**The task**
All of the data needs to be reproduced with no alterations.

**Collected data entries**
===============

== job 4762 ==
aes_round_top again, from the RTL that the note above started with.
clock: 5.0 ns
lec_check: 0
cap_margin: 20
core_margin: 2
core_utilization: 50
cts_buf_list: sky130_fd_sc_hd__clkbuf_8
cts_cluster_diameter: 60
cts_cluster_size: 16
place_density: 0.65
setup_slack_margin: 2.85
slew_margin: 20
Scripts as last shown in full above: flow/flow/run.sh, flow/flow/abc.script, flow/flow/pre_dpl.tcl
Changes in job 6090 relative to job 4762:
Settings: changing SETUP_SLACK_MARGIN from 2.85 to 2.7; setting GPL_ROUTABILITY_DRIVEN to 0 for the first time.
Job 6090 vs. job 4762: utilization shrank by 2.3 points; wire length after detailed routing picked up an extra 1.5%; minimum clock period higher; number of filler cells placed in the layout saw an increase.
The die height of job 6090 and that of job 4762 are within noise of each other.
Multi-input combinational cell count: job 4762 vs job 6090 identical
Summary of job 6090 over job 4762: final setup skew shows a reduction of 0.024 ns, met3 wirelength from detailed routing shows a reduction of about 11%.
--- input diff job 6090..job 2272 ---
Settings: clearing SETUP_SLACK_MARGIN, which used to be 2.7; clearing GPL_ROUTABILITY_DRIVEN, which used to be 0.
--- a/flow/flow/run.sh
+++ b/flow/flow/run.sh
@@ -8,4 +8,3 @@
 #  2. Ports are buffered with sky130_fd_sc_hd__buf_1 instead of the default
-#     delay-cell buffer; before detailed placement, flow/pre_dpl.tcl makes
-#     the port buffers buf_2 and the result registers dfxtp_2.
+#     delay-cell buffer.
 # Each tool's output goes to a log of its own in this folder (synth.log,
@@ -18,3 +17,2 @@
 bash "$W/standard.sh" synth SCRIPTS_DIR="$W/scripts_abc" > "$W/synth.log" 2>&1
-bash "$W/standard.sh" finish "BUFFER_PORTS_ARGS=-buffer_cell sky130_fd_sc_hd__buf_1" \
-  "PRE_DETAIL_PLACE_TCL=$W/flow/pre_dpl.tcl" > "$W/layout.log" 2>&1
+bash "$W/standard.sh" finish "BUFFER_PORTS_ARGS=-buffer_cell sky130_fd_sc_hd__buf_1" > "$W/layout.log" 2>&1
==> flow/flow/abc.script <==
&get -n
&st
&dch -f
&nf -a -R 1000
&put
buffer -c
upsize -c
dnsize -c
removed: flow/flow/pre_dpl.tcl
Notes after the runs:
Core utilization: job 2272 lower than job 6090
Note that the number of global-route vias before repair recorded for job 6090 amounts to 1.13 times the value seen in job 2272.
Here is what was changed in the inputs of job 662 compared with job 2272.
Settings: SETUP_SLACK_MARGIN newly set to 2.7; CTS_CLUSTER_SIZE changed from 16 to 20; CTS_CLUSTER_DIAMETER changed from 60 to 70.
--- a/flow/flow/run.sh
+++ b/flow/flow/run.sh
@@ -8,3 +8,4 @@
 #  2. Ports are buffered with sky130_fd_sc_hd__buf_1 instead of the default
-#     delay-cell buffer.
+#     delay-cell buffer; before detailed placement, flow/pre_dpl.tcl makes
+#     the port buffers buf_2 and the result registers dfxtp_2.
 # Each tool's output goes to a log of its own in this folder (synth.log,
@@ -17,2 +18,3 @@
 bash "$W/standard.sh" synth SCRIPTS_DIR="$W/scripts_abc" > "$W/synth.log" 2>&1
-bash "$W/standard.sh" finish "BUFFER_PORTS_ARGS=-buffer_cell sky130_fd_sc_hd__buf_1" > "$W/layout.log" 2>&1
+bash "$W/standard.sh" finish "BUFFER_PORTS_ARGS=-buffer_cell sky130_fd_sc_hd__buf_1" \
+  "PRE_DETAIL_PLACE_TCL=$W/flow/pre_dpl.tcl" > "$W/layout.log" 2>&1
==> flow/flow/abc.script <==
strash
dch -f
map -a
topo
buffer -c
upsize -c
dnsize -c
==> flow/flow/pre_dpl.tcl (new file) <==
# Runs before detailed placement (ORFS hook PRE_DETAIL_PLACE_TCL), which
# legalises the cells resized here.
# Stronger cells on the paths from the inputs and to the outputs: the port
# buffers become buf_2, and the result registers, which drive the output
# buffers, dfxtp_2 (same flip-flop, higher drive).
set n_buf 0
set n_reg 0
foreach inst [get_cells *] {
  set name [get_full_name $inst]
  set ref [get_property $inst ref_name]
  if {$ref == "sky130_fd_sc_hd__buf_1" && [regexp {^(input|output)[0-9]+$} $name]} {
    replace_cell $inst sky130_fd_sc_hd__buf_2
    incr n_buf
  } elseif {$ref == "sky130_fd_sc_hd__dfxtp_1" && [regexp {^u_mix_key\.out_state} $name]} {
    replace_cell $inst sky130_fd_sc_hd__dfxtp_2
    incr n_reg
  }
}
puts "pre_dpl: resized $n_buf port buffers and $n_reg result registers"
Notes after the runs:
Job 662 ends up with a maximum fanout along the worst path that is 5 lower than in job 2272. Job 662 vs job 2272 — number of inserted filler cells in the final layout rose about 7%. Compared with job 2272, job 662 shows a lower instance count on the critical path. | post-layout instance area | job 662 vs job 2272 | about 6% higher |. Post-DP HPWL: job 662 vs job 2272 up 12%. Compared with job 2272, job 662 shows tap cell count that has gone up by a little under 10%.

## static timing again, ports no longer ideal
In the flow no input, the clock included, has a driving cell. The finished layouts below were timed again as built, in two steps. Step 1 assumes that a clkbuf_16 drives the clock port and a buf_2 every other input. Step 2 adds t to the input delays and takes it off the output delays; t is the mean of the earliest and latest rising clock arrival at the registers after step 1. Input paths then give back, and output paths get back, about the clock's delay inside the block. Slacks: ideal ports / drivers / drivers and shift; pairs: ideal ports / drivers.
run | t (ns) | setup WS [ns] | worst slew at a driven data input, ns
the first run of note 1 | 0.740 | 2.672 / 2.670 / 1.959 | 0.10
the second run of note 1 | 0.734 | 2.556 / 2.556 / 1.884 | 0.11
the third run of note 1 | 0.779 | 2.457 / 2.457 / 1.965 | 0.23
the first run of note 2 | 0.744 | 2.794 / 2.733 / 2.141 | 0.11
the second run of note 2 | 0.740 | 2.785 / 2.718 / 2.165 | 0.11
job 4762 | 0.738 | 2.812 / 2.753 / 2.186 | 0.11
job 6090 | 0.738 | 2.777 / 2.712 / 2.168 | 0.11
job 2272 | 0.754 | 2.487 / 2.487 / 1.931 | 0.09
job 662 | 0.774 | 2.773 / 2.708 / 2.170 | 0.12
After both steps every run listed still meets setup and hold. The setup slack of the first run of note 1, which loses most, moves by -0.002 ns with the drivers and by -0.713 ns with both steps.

===============

**Worked solution**
== job 4762 ==
aes_round_top again, from the RTL that the note above started with.
clock: 5.0 ns
lec_check: 0
cap_margin: 20
core_margin: 2
core_utilization: 50
cts_buf_list: sky130_fd_sc_hd__clkbuf_8
cts_cluster_diameter: 60
cts_cluster_size: 16
place_density: 0.65
setup_slack_margin: 2.85
slew_margin: 20
Scripts as last shown in full above: flow/flow/run.sh, flow/flow/abc.script, flow/flow/pre_dpl.tcl
Changes in job 6090 relative to job 4762:
Settings: changing SETUP_SLACK_MARGIN from 2.85 to 2.7; setting GPL_ROUTABILITY_DRIVEN to 0 for the first time.
Job 6090 vs. job 4762: utilization shrank by 2.3 points; wire length after detailed routing picked up an extra 1.5%; minimum clock period higher; number of filler cells placed in the layout saw an increase.
The die height of job 6090 and that of job 4762 are within noise of each other.
Multi-input combinational cell count: job 4762 vs job 6090 identical
Summary of job 6090 over job 4762: final setup skew shows a reduction of 0.024 ns, met3 wirelength from detailed routing shows a reduction of about 11%.
--- input diff job 6090..job 2272 ---
Settings: clearing SETUP_SLACK_MARGIN, which used to be 2.7; clearing GPL_ROUTABILITY_DRIVEN, which used to be 0.
--- a/flow/flow/run.sh
+++ b/flow/flow/run.sh
@@ -8,4 +8,3 @@
 #  2. Ports are buffered with sky130_fd_sc_hd__buf_1 instead of the default
-#     delay-cell buffer; before detailed placement, flow/pre_dpl.tcl makes
-#     the port buffers buf_2 and the result registers dfxtp_2.
+#     delay-cell buffer.
 # Each tool's output goes to a log of its own in this folder (synth.log,
@@ -18,3 +17,2 @@
 bash "$W/standard.sh" synth SCRIPTS_DIR="$W/scripts_abc" > "$W/synth.log" 2>&1
-bash "$W/standard.sh" finish "BUFFER_PORTS_ARGS=-buffer_cell sky130_fd_sc_hd__buf_1" \
-  "PRE_DETAIL_PLACE_TCL=$W/flow/pre_dpl.tcl" > "$W/layout.log" 2>&1
+bash "$W/standard.sh" finish "BUFFER_PORTS_ARGS=-buffer_cell sky130_fd_sc_hd__buf_1" > "$W/layout.log" 2>&1
==> flow/flow/abc.script <==
&get -n
&st
&dch -f
&nf -a -R 1000
&put
buffer -c
upsize -c
dnsize -c
removed: flow/flow/pre_dpl.tcl
Notes after the runs:
Core utilization: job 2272 lower than job 6090
Note that the number of global-route vias before repair recorded for job 6090 amounts to 1.13 times the value seen in job 2272.
Here is what was changed in the inputs of job 662 compared with job 2272.
Settings: SETUP_SLACK_MARGIN newly set to 2.7; CTS_CLUSTER_SIZE changed from 16 to 20; CTS_CLUSTER_DIAMETER changed from 60 to 70.
--- a/flow/flow/run.sh
+++ b/flow/flow/run.sh
@@ -8,3 +8,4 @@
 #  2. Ports are buffered with sky130_fd_sc_hd__buf_1 instead of the default
-#     delay-cell buffer.
+#     delay-cell buffer; before detailed placement, flow/pre_dpl.tcl makes
+#     the port buffers buf_2 and the result registers dfxtp_2.
 # Each tool's output goes to a log of its own in this folder (synth.log,
@@ -17,2 +18,3 @@
 bash "$W/standard.sh" synth SCRIPTS_DIR="$W/scripts_abc" > "$W/synth.log" 2>&1
-bash "$W/standard.sh" finish "BUFFER_PORTS_ARGS=-buffer_cell sky130_fd_sc_hd__buf_1" > "$W/layout.log" 2>&1
+bash "$W/standard.sh" finish "BUFFER_PORTS_ARGS=-buffer_cell sky130_fd_sc_hd__buf_1" \
+  "PRE_DETAIL_PLACE_TCL=$W/flow/pre_dpl.tcl" > "$W/layout.log" 2>&1
==> flow/flow/abc.script <==
strash
dch -f
map -a
topo
buffer -c
upsize -c
dnsize -c
==> flow/flow/pre_dpl.tcl (new file) <==
# Runs before detailed placement (ORFS hook PRE_DETAIL_PLACE_TCL), which
# legalises the cells resized here.
# Stronger cells on the paths from the inputs and to the outputs: the port
# buffers become buf_2, and the result registers, which drive the output
# buffers, dfxtp_2 (same flip-flop, higher drive).
set n_buf 0
set n_reg 0
foreach inst [get_cells *] {
  set name [get_full_name $inst]
  set ref [get_property $inst ref_name]
  if {$ref == "sky130_fd_sc_hd__buf_1" && [regexp {^(input|output)[0-9]+$} $name]} {
    replace_cell $inst sky130_fd_sc_hd__buf_2
    incr n_buf
  } elseif {$ref == "sky130_fd_sc_hd__dfxtp_1" && [regexp {^u_mix_key\.out_state} $name]} {
    replace_cell $inst sky130_fd_sc_hd__dfxtp_2
    incr n_reg
  }
}
puts "pre_dpl: resized $n_buf port buffers and $n_reg result registers"
Notes after the runs:
Job 662 ends up with a maximum fanout along the worst path that is 5 lower than in job 2272. Job 662 vs job 2272 — number of inserted filler cells in the final layout rose about 7%. Compared with job 2272, job 662 shows a lower instance count on the critical path. | post-layout instance area | job 662 vs job 2272 | about 6% higher |. Post-DP HPWL: job 662 vs job 2272 up 12%. Compared with job 2272, job 662 shows tap cell count that has gone up by a little under 10%.

## static timing again, ports no longer ideal
In the flow no input, the clock included, has a driving cell. The finished layouts below were timed again as built, in two steps. Step 1 assumes that a clkbuf_16 drives the clock port and a buf_2 every other input. Step 2 adds t to the input delays and takes it off the output delays; t is the mean of the earliest and latest rising clock arrival at the registers after step 1. Input paths then give back, and output paths get back, about the clock's delay inside the block. Slacks: ideal ports / drivers / drivers and shift; pairs: ideal ports / drivers.
run | t (ns) | setup WS [ns] | worst slew at a driven data input, ns
the first run of note 1 | 0.740 | 2.672 / 2.670 / 1.959 | 0.10
the second run of note 1 | 0.734 | 2.556 / 2.556 / 1.884 | 0.11
the third run of note 1 | 0.779 | 2.457 / 2.457 / 1.965 | 0.23
the first run of note 2 | 0.744 | 2.794 / 2.733 / 2.141 | 0.11
the second run of note 2 | 0.740 | 2.785 / 2.718 / 2.165 | 0.11
job 4762 | 0.738 | 2.812 / 2.753 / 2.186 | 0.11
job 6090 | 0.738 | 2.777 / 2.712 / 2.168 | 0.11
job 2272 | 0.754 | 2.487 / 2.487 / 1.931 | 0.09
job 662 | 0.774 | 2.773 / 2.708 / 2.170 | 0.12
After both steps every run listed still meets setup and hold. The setup slack of the first run of note 1, which loses most, moves by -0.002 ns with the drivers and by -0.713 ns with both steps.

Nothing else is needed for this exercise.